EXERCISE PROMPT -
Copy each line of the data that has "included" in it.

*** RECORDS SUPPLIED ***

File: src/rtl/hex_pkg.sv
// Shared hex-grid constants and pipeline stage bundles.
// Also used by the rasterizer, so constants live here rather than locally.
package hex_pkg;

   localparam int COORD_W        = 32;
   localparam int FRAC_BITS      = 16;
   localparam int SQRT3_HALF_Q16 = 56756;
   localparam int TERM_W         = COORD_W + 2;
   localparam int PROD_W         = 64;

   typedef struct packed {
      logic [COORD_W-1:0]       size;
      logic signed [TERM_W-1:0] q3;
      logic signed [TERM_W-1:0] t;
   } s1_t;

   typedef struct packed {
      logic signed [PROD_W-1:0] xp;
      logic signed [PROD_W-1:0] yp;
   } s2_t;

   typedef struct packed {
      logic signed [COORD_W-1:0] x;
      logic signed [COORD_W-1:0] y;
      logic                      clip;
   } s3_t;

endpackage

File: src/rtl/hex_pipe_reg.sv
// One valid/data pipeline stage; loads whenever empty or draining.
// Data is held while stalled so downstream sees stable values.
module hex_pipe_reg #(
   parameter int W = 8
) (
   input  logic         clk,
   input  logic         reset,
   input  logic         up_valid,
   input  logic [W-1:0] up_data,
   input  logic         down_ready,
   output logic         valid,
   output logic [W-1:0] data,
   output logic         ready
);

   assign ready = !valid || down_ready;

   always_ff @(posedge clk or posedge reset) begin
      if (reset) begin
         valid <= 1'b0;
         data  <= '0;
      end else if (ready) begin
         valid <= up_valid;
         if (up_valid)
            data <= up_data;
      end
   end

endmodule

*** End of RECORDS SUPPLIED ***
*** RECORDS SUPPLIED ***

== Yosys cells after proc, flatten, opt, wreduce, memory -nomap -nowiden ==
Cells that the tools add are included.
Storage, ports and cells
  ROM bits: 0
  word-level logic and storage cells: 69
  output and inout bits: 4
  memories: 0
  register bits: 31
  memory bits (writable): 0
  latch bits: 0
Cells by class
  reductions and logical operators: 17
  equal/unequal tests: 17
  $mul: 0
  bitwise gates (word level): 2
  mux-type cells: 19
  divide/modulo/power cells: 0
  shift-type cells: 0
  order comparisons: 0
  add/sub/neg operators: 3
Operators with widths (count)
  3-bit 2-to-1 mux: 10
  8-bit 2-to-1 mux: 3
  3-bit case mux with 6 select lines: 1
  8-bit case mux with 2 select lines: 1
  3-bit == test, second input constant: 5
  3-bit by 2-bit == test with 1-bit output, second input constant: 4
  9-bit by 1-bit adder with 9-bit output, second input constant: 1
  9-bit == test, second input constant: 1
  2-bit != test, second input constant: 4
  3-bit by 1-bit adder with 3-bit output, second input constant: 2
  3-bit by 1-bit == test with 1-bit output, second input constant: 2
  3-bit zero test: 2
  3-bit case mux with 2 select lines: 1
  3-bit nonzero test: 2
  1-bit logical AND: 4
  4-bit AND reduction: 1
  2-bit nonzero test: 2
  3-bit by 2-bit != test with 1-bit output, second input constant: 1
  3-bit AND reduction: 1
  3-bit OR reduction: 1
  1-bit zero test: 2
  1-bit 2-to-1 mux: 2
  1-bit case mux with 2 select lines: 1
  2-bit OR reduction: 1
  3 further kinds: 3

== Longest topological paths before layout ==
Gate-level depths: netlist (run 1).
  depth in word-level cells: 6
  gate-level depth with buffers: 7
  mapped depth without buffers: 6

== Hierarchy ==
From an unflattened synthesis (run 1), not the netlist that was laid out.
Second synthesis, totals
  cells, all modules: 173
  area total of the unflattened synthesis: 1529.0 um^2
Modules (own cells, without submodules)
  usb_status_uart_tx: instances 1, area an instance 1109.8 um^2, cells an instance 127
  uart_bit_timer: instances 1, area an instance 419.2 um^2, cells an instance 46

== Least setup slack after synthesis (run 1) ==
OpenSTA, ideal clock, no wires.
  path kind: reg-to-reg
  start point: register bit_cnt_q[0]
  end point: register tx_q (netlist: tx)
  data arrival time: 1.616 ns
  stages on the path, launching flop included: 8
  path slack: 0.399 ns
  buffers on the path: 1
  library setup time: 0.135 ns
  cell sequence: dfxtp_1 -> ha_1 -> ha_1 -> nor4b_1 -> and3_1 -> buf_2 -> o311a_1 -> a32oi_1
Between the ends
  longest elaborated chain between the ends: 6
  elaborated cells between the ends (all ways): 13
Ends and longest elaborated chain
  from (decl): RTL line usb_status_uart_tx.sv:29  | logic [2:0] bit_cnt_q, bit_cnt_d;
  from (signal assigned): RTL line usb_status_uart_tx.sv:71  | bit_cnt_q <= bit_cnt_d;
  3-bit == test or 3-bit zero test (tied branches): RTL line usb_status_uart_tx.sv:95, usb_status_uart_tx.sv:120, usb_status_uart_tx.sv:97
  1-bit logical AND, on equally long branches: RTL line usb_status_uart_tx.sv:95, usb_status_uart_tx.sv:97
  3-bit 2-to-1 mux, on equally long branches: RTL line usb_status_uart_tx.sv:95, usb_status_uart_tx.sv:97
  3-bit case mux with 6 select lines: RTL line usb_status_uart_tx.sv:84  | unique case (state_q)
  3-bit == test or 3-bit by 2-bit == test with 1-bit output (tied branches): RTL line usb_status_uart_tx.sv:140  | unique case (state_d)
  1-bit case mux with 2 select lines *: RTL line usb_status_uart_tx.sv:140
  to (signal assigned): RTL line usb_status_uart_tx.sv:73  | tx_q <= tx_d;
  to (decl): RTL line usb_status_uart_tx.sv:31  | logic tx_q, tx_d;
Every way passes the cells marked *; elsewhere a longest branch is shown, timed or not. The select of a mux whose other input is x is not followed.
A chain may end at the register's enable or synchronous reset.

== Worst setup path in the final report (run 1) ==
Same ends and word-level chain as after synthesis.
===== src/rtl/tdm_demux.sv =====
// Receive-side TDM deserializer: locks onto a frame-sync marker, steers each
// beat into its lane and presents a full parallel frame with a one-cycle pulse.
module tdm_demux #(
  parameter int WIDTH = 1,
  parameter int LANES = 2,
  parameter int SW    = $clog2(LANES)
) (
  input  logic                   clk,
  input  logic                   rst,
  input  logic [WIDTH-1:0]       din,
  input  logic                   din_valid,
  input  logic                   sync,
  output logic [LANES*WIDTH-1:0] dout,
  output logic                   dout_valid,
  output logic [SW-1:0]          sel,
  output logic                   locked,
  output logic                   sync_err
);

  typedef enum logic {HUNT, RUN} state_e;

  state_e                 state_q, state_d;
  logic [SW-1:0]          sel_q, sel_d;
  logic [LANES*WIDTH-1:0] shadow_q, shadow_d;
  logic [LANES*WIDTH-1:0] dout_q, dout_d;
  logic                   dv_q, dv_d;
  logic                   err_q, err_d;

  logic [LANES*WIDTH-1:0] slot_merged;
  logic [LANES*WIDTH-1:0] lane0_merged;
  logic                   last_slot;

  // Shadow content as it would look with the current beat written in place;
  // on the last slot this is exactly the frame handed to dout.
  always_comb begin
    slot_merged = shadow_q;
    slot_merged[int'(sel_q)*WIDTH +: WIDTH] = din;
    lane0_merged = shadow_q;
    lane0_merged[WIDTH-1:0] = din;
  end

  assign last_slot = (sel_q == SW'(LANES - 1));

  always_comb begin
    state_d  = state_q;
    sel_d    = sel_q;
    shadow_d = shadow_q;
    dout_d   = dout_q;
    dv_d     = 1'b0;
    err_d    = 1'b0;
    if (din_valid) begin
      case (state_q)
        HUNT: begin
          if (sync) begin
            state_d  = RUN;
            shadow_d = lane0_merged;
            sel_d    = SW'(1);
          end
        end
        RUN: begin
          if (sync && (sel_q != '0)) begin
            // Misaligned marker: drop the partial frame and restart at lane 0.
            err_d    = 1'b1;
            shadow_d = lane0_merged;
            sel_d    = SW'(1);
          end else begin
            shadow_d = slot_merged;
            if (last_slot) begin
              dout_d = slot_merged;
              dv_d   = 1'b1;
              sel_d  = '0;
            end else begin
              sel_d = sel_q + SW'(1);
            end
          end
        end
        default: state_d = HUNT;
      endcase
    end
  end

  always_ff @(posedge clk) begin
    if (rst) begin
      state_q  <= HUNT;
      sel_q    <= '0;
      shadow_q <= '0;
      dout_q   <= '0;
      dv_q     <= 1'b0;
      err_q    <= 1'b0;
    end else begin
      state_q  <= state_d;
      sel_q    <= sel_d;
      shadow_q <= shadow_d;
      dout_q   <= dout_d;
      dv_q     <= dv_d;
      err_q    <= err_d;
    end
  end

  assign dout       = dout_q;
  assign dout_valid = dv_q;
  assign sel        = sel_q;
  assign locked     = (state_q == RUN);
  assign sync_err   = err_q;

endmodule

*** End of RECORDS SUPPLIED ***

OUTPUT FOR THIS TASK -
Cells that the tools add are included.
  stages on the path, launching flop included: 8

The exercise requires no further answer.